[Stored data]
-----

--- config.mk ---
export PLATFORM = sky130hd
export DESIGN_NAME = grcb_bank
export DESIGN_NICKNAME = d
export VERILOG_FILES = /design/src/grcb_pkg.sv /design/src/grcb_bank.sv
export SDC_FILE = /design/constraint.sdc
export NUM_CORES = 1
export LEC_CHECK = 0
export BUFFER_PORTS_ARGS = -buffer_cell sky130_fd_sc_hd__buf_2
export CORE_UTILIZATION = 55
export CTS_BUF_LIST = sky130_fd_sc_hd__clkbuf_8
export DETAILED_ROUTE_END_ITERATION = 8
export PLACE_DENSITY = 0.87
export SKIP_LAST_GASP = 1
export SYNTH_ARGS = -nofsm -noshare
export SYNTH_HDL_FRONTEND = slang
export SYNTH_SLANG_ARGS = --single-unit
--- constraint.sdc ---
create_clock -name clock_i -period 2 [get_ports clock_i]
set_input_delay 0.2 -clock clock_i [delete_from_list [all_inputs] [get_ports clock_i]]
set_output_delay 0.2 -clock clock_i [all_outputs]
set_load 0.02 [all_outputs]
[config.mk]
export PLATFORM = sky130hd
export DESIGN_NAME = host_bus_interface_arbiter
export DESIGN_NICKNAME = d
export VERILOG_FILES = /design/src/core/rr_arbiter.v /design/src/core/host_bus_interface_arbiter.v
export VERILOG_INCLUDE_DIRS = /design/src /design/src/include
export SDC_FILE = /design/constraint.sdc
export NUM_CORES = 2
export LEC_CHECK = 0
export BUFFER_PORTS_ARGS = -buffer_cell sky130_fd_sc_hd__buf_2
export CAP_MARGIN = 15
export CORE_MARGIN = 5
export CORE_UTILIZATION = 45
export DETAILED_ROUTE_END_ITERATION = 16
export GPL_ROUTABILITY_DRIVEN = 0
export PLACE_DENSITY_LB_ADDON = 0.12
export SLEW_MARGIN = 20
export SYNTH_ARGS = -nofsm -noshare
export SYNTH_HDL_FRONTEND = slang
export SYNTH_SLANG_ARGS = --single-unit
export TNS_END_PERCENT = 20
[constraint.sdc]
create_clock -name mclk -period 25.3 [get_ports mclk]
set_input_delay 2.53 -clock mclk [delete_from_list [all_inputs] [get_ports mclk]]
set_output_delay 2.53 -clock mclk [all_outputs]
set_load 0.005 [all_outputs]
**config.mk**
```make
export PLATFORM = sky130hd
export DESIGN_NAME = reset_sleep_manager
export DESIGN_NICKNAME = d
export VERILOG_FILES = /design/src/rtl/reset_sleep_pkg.sv /design/src/rtl/reset_sleep_manager.sv
export SDC_FILE = /design/constraint.sdc
export NUM_CORES = 1
export LEC_CHECK = 0
export BUFFER_PORTS_ARGS = -buffer_cell sky130_fd_sc_hd__buf_4
export CORE_MARGIN = 2
export CORE_UTILIZATION = 40
export CTS_BUF_LIST = sky130_fd_sc_hd__clkbuf_4 sky130_fd_sc_hd__clkbuf_8 sky130_fd_sc_hd__clkbuf_16
export DETAILED_ROUTE_END_ITERATION = 16
export HOLD_SLACK_MARGIN = 0.12
export MAX_ROUTING_LAYER = met4
export PLACE_DENSITY_LB_ADDON = 0.1
export SKIP_CTS_REPAIR_TIMING = 1
export SYNTH_ARGS = -nofsm -noshare
export SYNTH_HDL_FRONTEND = slang
export SYNTH_SLANG_ARGS = --single-unit
```
**constraint.sdc**
```tcl
create_clock -name clk_in -period 2.53 [get_ports clk_in]
set_clock_uncertainty 0.2 [all_clocks]
set_input_delay 0.3795 -clock clk_in [delete_from_list [all_inputs] [get_ports clk_in]]
set_output_delay 0.3795 -clock clk_in [all_outputs]
set_load 0.02 [all_outputs]
```
File: config.mk
export PLATFORM = sky130hd
export DESIGN_NAME = pgowm_top
export DESIGN_NICKNAME = d
export VERILOG_FILES = /design/src/rtl/pgowm_pkg.sv /design/src/rtl/pgowm_edge.sv /design/src/rtl/pgowm_top.sv
export VERILOG_INCLUDE_DIRS = /design/src /design/src/rtl
export SDC_FILE = /design/constraint.sdc
export NUM_CORES = 1
export LEC_CHECK = 0
export ABC_CLOCK_PERIOD_IN_PS = 3700
export BUFFER_PORTS_ARGS = -buffer_cell sky130_fd_sc_hd__buf_4
export CAP_MARGIN = 0
export CORE_ASPECT_RATIO = 0.8
export CORE_UTILIZATION = 43
export DETAILED_ROUTE_END_ITERATION = 8
export GPL_ROUTABILITY_DRIVEN = 0
export PLACE_DENSITY = 0.65
export SLEW_MARGIN = 0
export SYNTH_ARGS = -nofsm -noshare
export SYNTH_HDL_FRONTEND = slang
export SYNTH_SLANG_ARGS = --single-unit
File: constraint.sdc
create_clock -name mclk -period 3.7 [get_ports mclk]
set_clock_uncertainty 0.1 [all_clocks]
set_input_delay 0.555 -clock mclk [delete_from_list [all_inputs] [get_ports mclk]]
set_output_delay 0.555 -clock mclk [all_outputs]
set_load 0.005 [all_outputs]
File: src/rtl/pgowm_defs.svh
// Register offsets, field positions, reset values and codes of the pulse timer
`ifndef PGOWM_DEFS_SVH
`define PGOWM_DEFS_SVH

`define PGOWM_ADDR_W 12

`define PGOWM_OFF_MODE 12'h000
`define PGOWM_OFF_CCC 12'h004
`define PGOWM_OFF_TOC 12'h008
`define PGOWM_OFF_PRM 12'h00C
`define PGOWM_OFF_CNT 12'h010
`define PGOWM_OFF_CRA 12'h014
`define PGOWM_OFF_CRB 12'h018

`define PGOWM_MODE_OVF 0
`define PGOWM_MODE_LO 2
`define PGOWM_MODE_HI 3

`define PGOWM_CCC_CRA_CAP 0
`define PGOWM_CCC_CRA_SEL 1
`define PGOWM_CCC_CRB_CAP 2
`define PGOWM_CCC_HI 2

`define PGOWM_TOC_OE 0
`define PGOWM_TOC_TOG_A 1
`define PGOWM_TOC_LVR 2
`define PGOWM_TOC_LVS 3
`define PGOWM_TOC_TOG_B 4
`define PGOWM_TOC_OS_EN 5
`define PGOWM_TOC_OS_TRIG 6

`define PGOWM_PRM_ESA_LO 0
`define PGOWM_PRM_ESA_HI 1
`define PGOWM_PRM_ESB_LO 2
`define PGOWM_PRM_ESB_HI 3
`define PGOWM_PRM_PS_LO 4
`define PGOWM_PRM_PS_HI 5

`define PGOWM_EDGE_FALL 2'h0
`define PGOWM_EDGE_RISE 2'h1
`define PGOWM_EDGE_BOTH 2'h3

`define PGOWM_CNT_MAX 16'hFFFF
`define PGOWM_CNT_ZERO 16'h0000
`define PGOWM_RST_REG 16'h0000
`define PGOWM_RST_PRM 6'h00
`define PGOWM_RD_ZERO 32'h0000_0000

`endif

File: src/rtl/pgowm_pkg.sv
// Types shared by the pulse timer modules
package pgowm_pkg;

   typedef enum logic [1:0] {
      mode_stop,
      mode_free,
      mode_edge_clr,
      mode_match_clr
   } pgowm_mode_t;

   typedef struct packed {
      pgowm_mode_t mode;
      logic ovf;
      logic [2:0] ccc;
      logic oe;
      logic tog_a;
      logic tog_b;
      logic os_en;
      logic [5:0] prm;
      logic [2:0] div;
      logic [15:0] cnt;
      logic [15:0] cra;
      logic [15:0] crb;
      logic level;
      logic pin;
      logic armed;
      logic irq_a;
      logic irq_b;
      logic [31:0] prdata;
      logic pready;
      logic pslverr;
   } pgowm_state_t;

   typedef struct packed {
      logic s1;
      logic s2;
      logic prev;
   } pgowm_sync_t;

endpackage
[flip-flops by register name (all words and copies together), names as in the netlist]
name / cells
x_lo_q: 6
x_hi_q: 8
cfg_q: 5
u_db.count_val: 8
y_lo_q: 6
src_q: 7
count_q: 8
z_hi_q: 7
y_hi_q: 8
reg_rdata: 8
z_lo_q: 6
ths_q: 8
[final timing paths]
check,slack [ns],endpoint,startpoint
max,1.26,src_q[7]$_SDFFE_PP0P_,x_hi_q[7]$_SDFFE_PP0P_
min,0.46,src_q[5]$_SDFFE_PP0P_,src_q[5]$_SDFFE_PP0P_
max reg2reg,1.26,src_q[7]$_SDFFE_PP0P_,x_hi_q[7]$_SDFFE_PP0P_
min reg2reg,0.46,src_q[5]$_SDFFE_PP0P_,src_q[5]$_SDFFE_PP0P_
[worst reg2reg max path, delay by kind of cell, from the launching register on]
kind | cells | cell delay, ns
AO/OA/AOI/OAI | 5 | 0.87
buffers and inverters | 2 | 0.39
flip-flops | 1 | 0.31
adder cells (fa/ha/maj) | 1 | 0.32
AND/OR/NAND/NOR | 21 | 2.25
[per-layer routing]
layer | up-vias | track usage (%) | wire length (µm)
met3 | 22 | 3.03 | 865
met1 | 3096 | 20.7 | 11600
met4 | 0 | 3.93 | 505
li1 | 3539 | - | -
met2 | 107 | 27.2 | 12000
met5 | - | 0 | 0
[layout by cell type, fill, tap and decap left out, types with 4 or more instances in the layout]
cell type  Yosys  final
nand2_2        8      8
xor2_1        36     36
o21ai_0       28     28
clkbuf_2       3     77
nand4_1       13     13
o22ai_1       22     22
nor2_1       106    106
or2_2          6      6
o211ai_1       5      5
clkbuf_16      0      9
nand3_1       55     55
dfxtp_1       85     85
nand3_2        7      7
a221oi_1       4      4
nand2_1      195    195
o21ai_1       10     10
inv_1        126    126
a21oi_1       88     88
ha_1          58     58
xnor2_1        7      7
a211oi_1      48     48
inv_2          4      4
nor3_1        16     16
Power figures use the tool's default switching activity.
### src/rtl/lqr_pkg.sv
/*
  Shared constants and types for the queued log receive command:
  command and subcommand codes, taskfile field positions, status and
  error byte layout, host register map and state encodings.
  Assumes a single clk_sys domain at 100 MHz and synchronous reset.
*/
package lqr_pkg;
  // ****************************************
  // Command decode
  // ****************************************
  localparam logic [7:0] LQR_CMD_QUEUED_RX = 8'h65;
  localparam logic [4:0] LQR_SUB_LOG_READ  = 5'h01;
  localparam int         LQR_SUB_W         = 5;
  localparam int         LQR_SUB_LSB       = 8;
  localparam int         LQR_TAG_W         = 5;
  localparam int         LQR_TAG_LSB       = 3;
  localparam int         LQR_ACT_W         = 32;
  localparam logic [7:0] LQR_DEVICE_BYTE   = 8'h40;

  // ****************************************
  // Status and error bytes
  // ****************************************
  localparam int         LQR_ST_BUSY    = 7;
  localparam int         LQR_ST_READY   = 6;
  localparam int         LQR_ST_ERR     = 0;
  localparam int         LQR_ER_ABORTED = 2;
  localparam logic [7:0] LQR_STATUS_RST = 8'h40;
  localparam logic [7:0] LQR_ERROR_RST  = 8'h00;

  // ****************************************
  // Host register map
  // ****************************************
  localparam logic [11:0] LQR_OFS_ISSUE    = 12'h000;
  localparam logic [11:0] LQR_OFS_COUNT    = 12'h004;
  localparam logic [11:0] LQR_OFS_LBA_LO   = 12'h008;
  localparam logic [11:0] LQR_OFS_LBA_HI   = 12'h00C;
  localparam logic [11:0] LQR_OFS_RESULT   = 12'h010;
  localparam logic [11:0] LQR_OFS_DONE     = 12'h014;
  localparam logic [11:0] LQR_OFS_IRQ_STAT = 12'h018;
  localparam logic [11:0] LQR_OFS_IRQ_MASK = 12'h01C;
  localparam int          LQR_ISS_TAG_LSB  = 8;
  localparam int          LQR_ISS_SUB_LSB  = 16;
  localparam int          LQR_ISS_START    = 31;
  localparam int          LQR_IRQ_ACK      = 0;
  localparam int          LQR_IRQ_ERR      = 1;
  localparam int          LQR_IRQ_SDB      = 2;
  localparam int          LQR_IRQ_W        = 3;

  // ****************************************
  // State encodings
  // ****************************************
  typedef enum logic [1:0] {
    LQR_D_IDLE = 2'b01,
    LQR_D_LOG  = 2'b10
  } lqr_dev_state_t;

  typedef enum logic [2:0] {
    LQR_H_IDLE = 3'b001,
    LQR_H_SEND = 3'b010,
    LQR_H_WAIT = 3'b100
  } lqr_host_state_t;
endpackage

### src/rtl/lqr_if.sv
/*
  Link between host controller end and device end: command frame,
  register frame back and set-device-bits frame back.
  Two-byte taskfile fields are {previous, current}. Same clock both ends.
*/
interface lqr_if;
  logic        h2d_valid;
  logic        h2d_ready;
  logic [7:0]  h2d_command;
  logic [15:0] h2d_feature;
  logic [15:0] h2d_count;
  logic [15:0] h2d_sect;
  logic [15:0] h2d_cyl_lo;
  logic [15:0] h2d_cyl_hi;
  logic [7:0]  h2d_device;
  logic        d2h_valid;
  logic [7:0]  d2h_status;
  logic [7:0]  d2h_error;
  logic        sdb_valid;
  logic        sdb_intr;
  logic [31:0] sdb_act;

  modport dev (
    input  h2d_valid, h2d_command, h2d_feature, h2d_count, h2d_sect,
    input  h2d_cyl_lo, h2d_cyl_hi, h2d_device,
    output h2d_ready, d2h_valid, d2h_status, d2h_error,
    output sdb_valid, sdb_intr, sdb_act
  );
  modport host (
    output h2d_valid, h2d_command, h2d_feature, h2d_count, h2d_sect,
    output h2d_cyl_lo, h2d_cyl_hi, h2d_device,
    input  h2d_ready, d2h_valid, d2h_status, d2h_error,
    input  sdb_valid, sdb_intr, sdb_act
  );
endinterface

-----

**Exercise**
Show the lines where the word "flops" appears in the entries.

**Exercise answer**
[flip-flops by register name (all words and copies together), names as in the netlist]
flip-flops | 1 | 0.31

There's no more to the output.